Hovering the mouse over the yellow half-circle will cause three more circles to come into view. The left-most circle is the one you’ll need to click on when you’re ready to capture a snapshot or record a video. Clicking on the middle circle will call up a history screen with recently captured images and movies. Other options, such as the Help menu and Preferences settings, can be accessed by clicking on the circle to the far right.
When you click on the Capture button, you’ll first be presented with a cross-hairs tool that lets you manually draw a box around the area of your screen that you want to capture. After drawing this rectangle, you can select whether you want to just snap a simple screenshot or record a stream of activities on your desktop.
If you choose the Capture Video option, a short countdown will start to let you know when the software is about to begin recording. You can pause and resume the video at any time, and clicking the Stop button will end the capture session. From this point, you can choose to save the video to your computer, share through Screencast.com, or edit the video in Camtasia Studio (if you happen to have that software installed as well).
Features and Performance (4 out of 5)
Screen capture videos that are recorded with Jing are limited to a maximum length of five minutes. So, if you have longer screen recordings that you want to make, you’ll either need to turn to a different software product or you’ll need to break your project down into a collection of five-minute chunks. However, if you’re only using the screen recorder to capture a quick process or a short tutorial, Jing works quite well.
The free version of Jing only supports recording videos in the SWF format, while the Pro version supports both SWF and MPEG-4. If you’re only sharing these videos through Screencast.com (a free 2 GB Screencast.com comes with both the free and Pro versions of Jing), this isn’t a problem. But, if you’d like to be able to edit your recordings in another application, it’s a good idea to see if that application supports these formats before you get started. The additional MPEG-4 capability found in the Pro version does allow Jing to instantly upload videos to YouTube if you choose that option.
Price to Value (5 out of 5)
Jing is a nice, easy to use application, and the free version of the software is definitely worth checking out. The biggest downside of the free version is being limited to recording in the SWF format. However, as mentioned before, if you plan to use Screencast.com as your main mode of sharing and if you aren’t too concerned about editing the recordings, this isn’t that big a limitation.

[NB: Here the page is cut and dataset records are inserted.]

File: src/design/trig_pkg.sv
package trig_pkg;

    // channel and sample geometry
    localparam int NUM_CHAN         = 8;
    localparam int CHAN_BITS        = $clog2(NUM_CHAN);
    localparam int SAMPLES_PER_WORD = 8;
    localparam int IN_BITS          = 12;
    localparam int OUT_BITS         = 5;

    // wishbone widths
    localparam int WB_ADR_BITS = 22;
    localparam int WB_DAT_BITS = 32;

    // gain is unsigned fixed point, 4 fraction bits, so 16 is unity
    localparam int GAIN_BITS      = 8;
    localparam int GAIN_FRAC_BITS = 4;
    localparam logic [GAIN_BITS-1:0] GAIN_RESET = GAIN_BITS'(1 << GAIN_FRAC_BITS);

    // drop the gain fraction, then requantize 12 bits down to 5
    localparam int OUT_SHIFT = GAIN_FRAC_BITS + (IN_BITS - OUT_BITS);

    // signed diff (13b) times zero-extended gain (9b)
    localparam int PROD_BITS = (IN_BITS + 1) + (GAIN_BITS + 1);

    // output clamp range, -16 to 15
    localparam int SAT_MAX = (1 << (OUT_BITS - 1)) - 1;
    localparam int SAT_MIN = -(1 << (OUT_BITS - 1));

    localparam int CNT_BITS      = 16;
    // wide enough to hold 0..8 clipped lanes
    localparam int CLIP_SUM_BITS = $clog2(SAMPLES_PER_WORD + 1);

    // address map: channel in 12:10, register word in 7:2
    localparam int CHAN_LSB = 10;
    localparam int REG_LSB  = 2;
    localparam int REG_BITS = 6;
    // bits 21:13, 9:8 and 1:0 must be zero
    localparam logic [WB_ADR_BITS-1:0] ADR_ERR_MASK = 22'h3FE303;

    typedef logic signed [IN_BITS-1:0]  in_samp_t;
    typedef logic signed [OUT_BITS-1:0] out_samp_t;

    // lane 0 sits in the low bits
    typedef struct packed {
        in_samp_t [SAMPLES_PER_WORD-1:0] lane;
    } in_word_t;

    typedef struct packed {
        out_samp_t [SAMPLES_PER_WORD-1:0] lane;
    } out_word_t;

    typedef struct packed {
        logic                   cyc;
        logic                   stb;
        logic                   we;
        logic [WB_ADR_BITS-1:0] adr;
        logic [WB_DAT_BITS-1:0] dat;
        logic [3:0]             sel;
    } wb_req_t;

    typedef struct packed {
        logic                   ack;
        logic                   err;
        logic [WB_DAT_BITS-1:0] dat;
    } wb_rsp_t;

    // encodings match the word offset for the mapped registers
    typedef enum logic [1:0] {
        REG_GAIN    = 2'd0,
        REG_OFFSET  = 2'd1,
        REG_CLIPCNT = 2'd2,
        REG_NONE    = 2'd3
    } reg_sel_e;

    typedef struct packed {
        logic                   wr;
        logic                   rd;
        reg_sel_e               reg_sel;
        logic [WB_DAT_BITS-1:0] dat;
    } chan_req_t;

endpackage

File: src/design/wb_chan_decode.sv
`timescale 1ns/1ps

module wb_chan_decode
    import trig_pkg::*;
(
    input  logic                          aclk,
    input  logic                          rst_n_i,
    input  wb_req_t                       wb_req_i,
    input  logic                          rsp_busy_i,
    output chan_req_t [NUM_CHAN-1:0]      chan_req_o,
    output logic                          bad_adr_o,
    output logic [CHAN_BITS-1:0]          chan_o
);

    logic [REG_BITS-1:0] reg_idx;
    reg_sel_e            reg_sel;
    logic                req_go;
    logic [NUM_CHAN-1:0] access;

    // any bit outside the channel and register fields is an error
    assign bad_adr_o = |(wb_req_i.adr & ADR_ERR_MASK);
    assign chan_o    = wb_req_i.adr[CHAN_LSB +: CHAN_BITS];
    assign reg_idx   = wb_req_i.adr[REG_LSB +: REG_BITS];

    // only a fresh, well formed request reaches a channel
    // while ack/err is showing the master still holds the old request
    assign req_go = wb_req_i.cyc && wb_req_i.stb && !rsp_busy_i && !bad_adr_o;

    // register word to select, everything past 0x08 reads as none
    always_comb begin
        case (reg_idx)
            REG_BITS'(0): reg_sel = REG_GAIN;
            REG_BITS'(1): reg_sel = REG_OFFSET;
            REG_BITS'(2): reg_sel = REG_CLIPCNT;
            default:      reg_sel = REG_NONE;
        endcase
    end

    // fan the request out, strobes only for the addressed channel
    always_comb begin
        for (int i = 0; i < NUM_CHAN; i++) begin
            chan_req_o[i].wr      = req_go && wb_req_i.we && (chan_o == CHAN_BITS'(i));
            chan_req_o[i].rd      = req_go && !wb_req_i.we && (chan_o == CHAN_BITS'(i));
            chan_req_o[i].reg_sel = reg_sel;
            chan_req_o[i].dat     = wb_req_i.dat;
        end
    end

    // per channel access strobe, used by the check below
    always_comb begin
        for (int i = 0; i < NUM_CHAN; i++) begin
            access[i] = chan_req_o[i].wr | chan_req_o[i].rd;
        end
    end

    // one channel at most is touched per cycle
    a_one_chan: assert property (
        @(posedge aclk) disable iff (!rst_n_i)
        $onehot0(access)
    );

endmodule

File: config.mk
export PLATFORM = sky130hd
export DESIGN_NAME = wb_chan_decode
export DESIGN_NICKNAME = d
export VERILOG_FILES = /design/src/design/trig_pkg.sv /design/src/design/wb_chan_decode.sv
export SDC_FILE = /design/constraint.sdc
export NUM_CORES = 1
export LEC_CHECK = 0
export BUFFER_PORTS_ARGS = -buffer_cell sky130_fd_sc_hd__buf_2
export CORE_AREA = 2 2 137 139
export DETAILED_ROUTE_END_ITERATION = 10
export DIE_AREA = 0 0 139 141
export PLACE_DENSITY = 0.42
export SLEW_MARGIN = 20
export SYNTH_ARGS = -nofsm -noshare
export SYNTH_HDL_FRONTEND = slang
export SYNTH_SLANG_ARGS = --single-unit
File: constraint.sdc
create_clock -name vclk -period 1.8
set_input_delay 0 -clock vclk [all_inputs]
set_output_delay 0 -clock vclk [all_outputs]
set_load 0.02 [all_outputs]
# Yosys cells after proc, flatten, opt, wreduce, memory -nomap -nowiden
# Cells that the tools add are included.
[classes]
eq_ne = 9
mux = 1
reduce_logical = 27
[op_table]
columns = ["operator", "n"]
rows = [
  ["1-bit logical AND", 21],
  ["13-bit OR reduction", 1],
  ["3-bit == test (second input constant)", 4],
  ["3-bit by 2-bit == test with 1-bit output (second input constant)", 2],
  ["6-bit by 1-bit == test with 1-bit output (second input constant)", 1],
  ["6-bit by 2-bit == test with 1-bit output (second input constant)", 1],
  ["6-bit zero test", 1],
  ["2-bit case mux with 3 select lines", 1],
  ["3-bit by 1-bit == test with 1-bit output (second input constant)", 1],
  ["1-bit zero test", 3],
  ["3-bit zero test", 1],
]
[word_totals]
ff_bits = 0
elab_cells = 37

# Depth between registers and ports, before layout
# Gate-level depths: netlist of the first run.
[logic_depth]
ltp_word = 5
mapped_depth = 4
depth_no_buf = 3

# Worst setup path before layout of the first run
# Ideal clock, no wire load.
[synth_timing]
path_type = "input port to output port"
startpoint = "input port wb_req_i[51] (netlist bit)"
endpoint = "output port chan_req_o[106] (netlist bit)"
arrival_time_ns = 1.392
setup_slack_ns = 0.408
cell_stages = 4
path_cell_list = "nor4_2 nand3_2 buf_6 nor4_1"
[synth_rtl]
columns = ["element", "line", "source"]
rows = [
  ["start, declared", "wb_chan_decode.sv:8", "input wb_req_t wb_req_i,"],
  ["end, declared", "wb_chan_decode.sv:10", "output chan_req_t [NUM_CHAN-1:0] chan_req_o,"],
]

==> summary.md, run 1 <==
| Metric | Value |
|---|---|
| Status | `completed` |
| Post-CTS Hold Fix Bufs | `0` |
| Startpoint Class | `input pin` |
| IO Count | `356` |
| First-pass DRT Iterations | `4` |
| Critical path peak fanout | `11` |
| GRT Max-Usage Layer | `met2` |
| DIE AREA | `19600 um^2` |
| Main area contributors after synthesis | `buf_4, nor4_1, nand2b_1` |
| Logic gate share of total power | `100.0%` |
| Switching power | `47.0 uW` |
| Synth-to-Final Area Change | `-63.4%` |
| Setup ws final | `0.380 ns` |
| Vias | `636` |
| Vias in the first global route | `630` |
| Clock Buffer Count | `0` |
| N_diodes | `0` |
| Die Span Y | `141 um` |
| Met2 usage | `under 10%` |
| Layout Nets | `roughly 160` |
| Row cnt | `50` |
| Met3 Use GR | `1.36%` |
| Largest net degree at the start of global routing | `12` |
| Final instance area | `841 um^2` |
| Die Span X | `roughly 140 um` |
| Core area | `between 15000 and 20000 um^2` |
| Worst Setup EP | `chan_req_o[143]` |
| Worst Setup End Kind | `output port` |
| Seq cells | `0` |
| Drt wl/cell | `8.72 um` |
| Initial core utilization | `12.6%` |
| DP HPWL | `2510 um` |
| First-pass GRT wire length | `3730 um` |
| Overall Global Routing Usage | `under 10%` |
| Cell Area, Synth | `roughly 2300 um^2` |
| Drt drc | `0` |
| Setup crit start | `wb_req_i[37]` |
| Sequential Area | `0 um^2` |
| # setup viols final | `0` |
| I/O Buffers | `between 60 and 70` |
| Setup TNS | `0 ns` |
| Sequential area share after synthesis | `0%` |
| Critical Path RT | `1.80 ns` |
| Met1 usage | `1.15%` |
| # resized after CTS | `0` |
| Setup Buffers After CTS | `0` |
| Commonest non-fill, non-tap cells in the layout | `buf_2, nor4_1, nand2b_1` |
| Leak | `0.279 nW` |
| Vias/cell | `1.92` |
| Post-Syn Nets | `373` |
| Peak VDD IR | `0.0395 mV` |
| Slew of the pin with the lowest slew margin | `0.363 ns` |
| Share of power burned in registers | `0%` |
| Core Util, Final | `4.60%` |
| Pins over their slew limit | `0` |
| Clock Power Share | `0%` |
| CP Data Arrival Time | `between 1 and 1.5 ns` |
| Syn Area/Cell | `around 7.4 um^2` |
| Layout cells sized above 1 | `70.4%` |
| Number of hold violations in the final report | `0` |
| Max-cap violation count | `0` |
| Commonest non-fill, non-tap cell in the layout | `buf_2` |
| Cell Int Power | `34.3 uW` |
| Initial antenna violation count | `0` |
| Power density cells | `96.7 nW/um^2` |
| Pre-CTS setup slack | `0.399 ns` |
| Drt first-iter violations | `5` |
| Dpl cell area | `about 840 um^2` |
| Antenna Violating Nets Remaining | `0` |
| RSZ-0062 raised after global routing | `false` |
| Netlist cell types | `12` |
| Synth Instances | `~310` |
| Yosys warns | `0` |
| Gr ovfl total | `0` |
| Max_slew headroom | `75.6%` |
| F_max | `704 MHz` |
| Period Utilization, post-route | `78.9%` |
| Worst min path class | `in -> out` |
| Area fraction of the dominant cell type after synthesis | `89.3%` |
| Sw Ratio | `57.8%` |
| Setup CP Type | `in -> out` |
| Post-synth top area cell | `buf_4` |
| Min Tclk post-route | `around 1.4 ns` |
| Routed wire length | `2890 um` |
| GPL Wtd Cong | `around 0.7` |
layer usage:
metal  wire, um  share of wire [%]
met4        326                 11
met3        671                 23
met5          0                  0
met1        520                 18
met2       1380                 48
layout make-up:
| class | count | area (um^2) |
|---|---|---|
| multi-input cells | 34 | 223 |
| fillers | 2187 | 17400 |
| well taps | 234 | 293 |
| repair buffers | 64 | 325 |
power by group through the flow:
stage               Sequential, mW  Clock, mW  Combinational (mW)
detailed placement               0          0              0.0832
global placement                 0          0              0.0822
CTS                              0          0              0.0835
global route                     0          0              0.0879
finish                           0          0              0.0813
floorplan                        0          0               0.875
Yosys cell counts:
master,number
buf_4,273
buf_6,2
nand2_1,2
nand2b_1,6
nand3_2,1
nand4_1,1
nand4b_1,1
nor2_1,1
nor3_1,1
nor4_1,17
nor4_2,2
or2_2,2
worst max-delay path: stages:
cell and delay (ns):
buf_2 0.09, nor3_1 0.29, nand4b_1 0.28, buf_4 0.26
nor4_1 0.28, buf_2 0.22
stage by stage:
stage / hold WS (ns) / total power, mW / cells
2_1_floorplan: 0.113 / 0.875 / 309
3_3_place_gp: 0.000577 / 0.0822 / 332
3_5_place_dp: 0.000577 / 0.0832 / 332
4_1_cts: 0.000577 / 0.0835 / 332
5_1_grt: 0.000124 / 0.0879 / 332
6_report: 0.0000262 / 0.0813 / 332
kinds of logic (layout without fill, tap and decap cells):
| family | count (synthesis) | in the layout | synth area share, % |
|---|---|---|---|
| buf+inv | 275 | 64 | 90.3 |
| simple gates | 34 | 34 | 9.71 |
worst min path at each step:
stage                      start  depth (start not counted)  slack (ns)              end
floorplan           wb_req_i[46]                          1        0.11        chan_o[0]
global placement    wb_req_i[30]                          0      0.0006   chan_req_o[98]
detailed placement  wb_req_i[30]                          0      0.0006   chan_req_o[98]
CTS                 wb_req_i[30]                          0      0.0006   chan_req_o[98]
global route         wb_req_i[6]                          0      0.0001  chan_req_o[146]
finish              wb_req_i[17]                          0     0.00003  chan_req_o[229]
Note: power is estimated with default switching activity, not from simulation.
==> run 2, diff against run 1 <==
ABC_AREA = 1   (was default)
PLACE_DENSITY = 0.43   (was 0.42)
clock period = 1.1 ns   (was 1.8 ns; I/O delays follow)
==> run 2 against run 1 <==
Flip-flop and latch count unchanged. Setup slack lost 0.33 ns. Cell area up 22%. Die area is the same. Sequential share of layout area did not move. Via count is 22% higher. Largest cell class unchanged.
==> summary.md, run 2 <==
| Metric | Value |
|---|---|
| Simple-gate portion of the synthesized area | `10.4% (+0.70 points)` |
| Seq cells | `0 (unchanged)` |
| Fillers | `2189 (+0.091%)` |
| Antenna Violating Nets Remaining | `0 (unchanged)` |
| Drt first-iter violations | `5 (unchanged)` |
| Startpoint Class | `input pin` |
| Post-route insts no fill | `348 (+4.8%)` |
| Pre-CTS setup slack | `-0.0599 ns (-0.458 ns)` |
| Vias | `777 (+22%)` |
| Setup crit start | `wb_req_i[36]` |
| Commonest non-fill, non-tap cell in the layout | `buf_2` |
| Die Span Y | `141 um (unchanged)` |
| Initial core utilization | `12.6% (+0.075 points)` |
| Largest net degree at the start of global routing | `9 (-3)` |
| # setup viols final | `0 (unchanged)` |
| Slew of the pin with the lowest slew margin | `0.300 ns (-0.0635 ns)` |
| First-pass GRT wire length | `5960 um (+60%)` |
| Slowest CP cell | `or2_4` |
| Main combinational cell family by area after synthesis | `buffers and inverters` |
| Cell Area, Synth | `2310 um^2 (+0.60%)` |
| Setup CP Type | `in -> out` |
| Routed wl met3 | `1040 um (+54%)` |
| Post-synth top area cell | `buf_4` |
| Setup ws final | `0.0550 ns (-0.325 ns)` |
| Layout Nets | `180 (+9.8%)` |
| Critical Path RT | `1.10 ns (-0.70 ns)` |
| Yosys warns | `0 (unchanged)` |
| Hold Crit Depth | `0 (unchanged)` |
| Drt drc | `0 (unchanged)` |
| Synth-to-Final Area Change | `-55.6%` |
| Netlist cell types | `11 (-1)` |
| Post-synthesis mux area share | `0% (unchanged)` |
| XOR/XNOR share of the synthesized area | `0% (unchanged)` |
| Hold path start | `wb_req_i[14]` |
| Period Utilization, post-route | `about 95%` |
| Slowest stage delay, CP | `0.24 ns (-0.05 ns)` |
| DP HPWL | `3810 um (+52%)` |
| Sequential area share after synthesis | `0% (unchanged)` |
| Most frequent cells after synthesis | `buf_4, nor2_1, nand3_1, nand2_1, inv_1` |
| Max-cap violation count | `0 (unchanged)` |
| Syn Area/Cell | `7.17 um^2 (-3.5%)` |
| Met1 WL | `697 um (+34%)` |
| Area fraction of the dominant cell type after synthesis | `88.8% (-0.53 points)` |
| IO Count | `356 (unchanged)` |
| Core Util, Final | `5.61% (+1.0 points)` |
| I/O Buffers | `62 (unchanged)` |
| Row cnt | `50 (unchanged)` |
| N_diodes | `0 (unchanged)` |
| Gr ovfl total | `0 (unchanged)` |
| CP top delay family | `simple AND/OR/NAND/NOR gates` |
| Leak | `0.363 nW (+30%)` |
| Post-CTS Hold Fix Bufs | `0 (unchanged)` |
| Buf/Inv on CP | `3 (unchanged)` |
| Setup TNS | `0 ns (unchanged)` |
| Commonest non-fill, non-tap cells in the layout | `buf_2, nor2_2, nor2_1, nand3_1, buf_4` |
| Complex-gate fraction of the synthesized area | `0% (unchanged)` |
| Core area | `18300 um^2 (unchanged)` |
| Synth Instances | `322 (+4.2%)` |
| Design Power | `145 uW (+79%)` |
| Power density cells | `142 nW/um^2 (+46%)` |
| Overall Global Routing Usage | `3.97% (+1.6 points)` |
| CP Data Arrival Time | `1.05 ns (-0.37 ns)` |
| Main area contributors after synthesis | `buf_4, nor2_1, nand4_4` |
| DIE AREA | `19600 um^2 (unchanged)` |
| Max_slew headroom | `80.0% (+4.4 points)` |
| WHS Endpoint | `chan_req_o[190]` |
| Post-synthesis adder-cell area fraction | `0% (unchanged)` |
| Vias in the first global route | `822 (+30%)` |
| Worst Setup End Kind | `output port` |
| Routed wire length | `4400 um (+52%)` |
| Min Tclk post-route | `roughly 1.0 ns` |
| GPL Wtd Cong | `0.587 (-17%)` |
| Most numerous cell in the Yosys netlist | `buf_4` |
| Placed cells | `346 (+4.2%)` |
| Post-Syn Nets | `386 (+3.5%)` |
| Status | `completed` |
| Sequential Area | `0 um^2 (unchanged)` |
| Peak VDD IR | `0.0620 mV (+57%)` |
| Vias/cell | `2.23 (+17%)` |
| Initial antenna violation count | `0 (unchanged)` |
| Top sig layer | `met4` |
| Die Span X | `139 um (unchanged)` |
| Number of hold violations in the final report | `0 (unchanged)` |
| F_max | `approximately 960 MHz` |
| Worst min path class | `in -> out` |
| Critical-path cell list | `buf_6 -> or2_4 -> nor2_4 -> nand4_4 -> buf_12 -> nor2_1 -> buf_4` |
| Critical path peak fanout | `8 (-3)` |
| Met2 WL | `1920 um (+39%)` |
| Clock Buffer Count | `0 (unchanged)` |
| First-pass DRT Iterations | `2 (-2)` |
| Layout cells sized above 1 | `75.4% (+5.0 points)` |
| Pins over their slew limit | `0 (unchanged)` |
| Drt wl/cell | `12.6 um (+45%)` |
## run 2: cell count changes in the layout (fill, tap and decap cells not counted), sizes merged, moves of 2 or more
cell / change
nand2b: -6
nand3b: +2
inv: +5
nand3: +7
nor4: -19
nor2: +25
nand2: +3
## run 2: cells by family (layout without fill, tap and decap cells)
logic type	count (synthesis)	in the layout
buf+inv	278	70
simple gates	44	44
## run 2: worst max-delay path by stage
stage	to	slack, ns	cells after the start
2_1_floorplan	chan_req_o[106]	0.24	4
3_3_place_gp	chan_req_o[179]	-0.06	6
3_5_place_dp	chan_req_o[179]	-0.06	6
4_1_cts	chan_req_o[142]	0.0001	6
5_1_grt	chan_req_o[34]	-0.01	7
6_report	chan_req_o[34]	0.05	7
## run 2: where the power goes
group,internal (mW),switching [mW],leakage [nW]
Sequential,0,0,0
Combinational,0.0601,0.0850,0.363
Clock,0,0,0
## run 2: routing by layer
metal / global-route usage [%] / vias up
met5: 0 / -
met4: 6.06 / 0
met3: 3.06 / 85
met2: 6.59 / 141
met1: 1.97 / 263
li1: - / 288
## run 2: cell type report
cell class         instances  area, um^2  area share, %
repair buffers            65         413           40.3
multi-input cells         44         300           29.3
well taps                234         293           28.6
inverters                  5        18.8           1.83
## run 2: metrics by stage
stage / hold slack (ns) / instance area, um^2
2_1_floorplan: 0.113 / 2310
3_3_place_gp: 0.000591 / 870
3_5_place_dp: 0.000591 / 870
4_1_cts: 0.000591 / 885
5_1_grt: 0.000114 / 1020
6_report: 0.0000222 / 1020
## run 2: timing repair
| item | CTS | global route |
|---|---|---|
| cloned | 0 | 0 |
| pin swaps | 3 | 17 |
| setup endpoints to repair | 5 | 16 |
| buffers inserted | 0 | 2 |
| resized for setup | 6 | 33 |
| hold endpoints to repair | 0 | 0 |
==> run 3, diff against run 2 <==
ABC_AREA = default   (was 1)
CORE_AREA = 2 2 136 138   (was 2 2 137 139)
DIE_AREA = 0 0 138 140   (was 0 0 139 141)
PLACE_DENSITY = 0.44   (was 0.43)
==> run 3 against run 2 <==
The run now ends with setup timing left. Flip-flop and latch count stayed put. Global-route usage shrank 1.6 points. Highest routed layer unchanged. Critical path depth fell by 1. Critical path type unchanged. Cell count is 3.2% lower. Core utilization increased by 1.2 points. Critical endpoint is now chan_req_o[214]. Power rose by 33%. Cell area up 19%. Die area shrank 1.4%. Combinational power increased by 32%.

At a price of $14.95 a year, Jing Pro really adds a lot of functionality over the basic free version. The Pro version includes the ability to save a recording in the MPEG-4 format, allows you to instantly upload your videos to YouTube, and adds in the ability to record video from your webcam.
Overall Recommendation (4 out of 5)
If you’re just looking for a very basic screen recorder that will allow you to easily capture screen images and short videos so that you can share them with others, Jing is a solid little tool. It’s compact and lightweight as well as fast and efficient. Although it is fairly limited in terms of features, it’s very easy to use – so easy, in fact, that it just takes a couple of extra screen clicks to record a five-minute video.
For those that need to be able to edit their videos before sharing or want to make screen recordings that are longer than five minutes in length, Jing may not be a huge help. Then again, Jing would make a nice companion to a larger, more full-featured screen recording application for those times when you just need to make a quick video and don’t want to be bothered starting up a major program like Camtasia.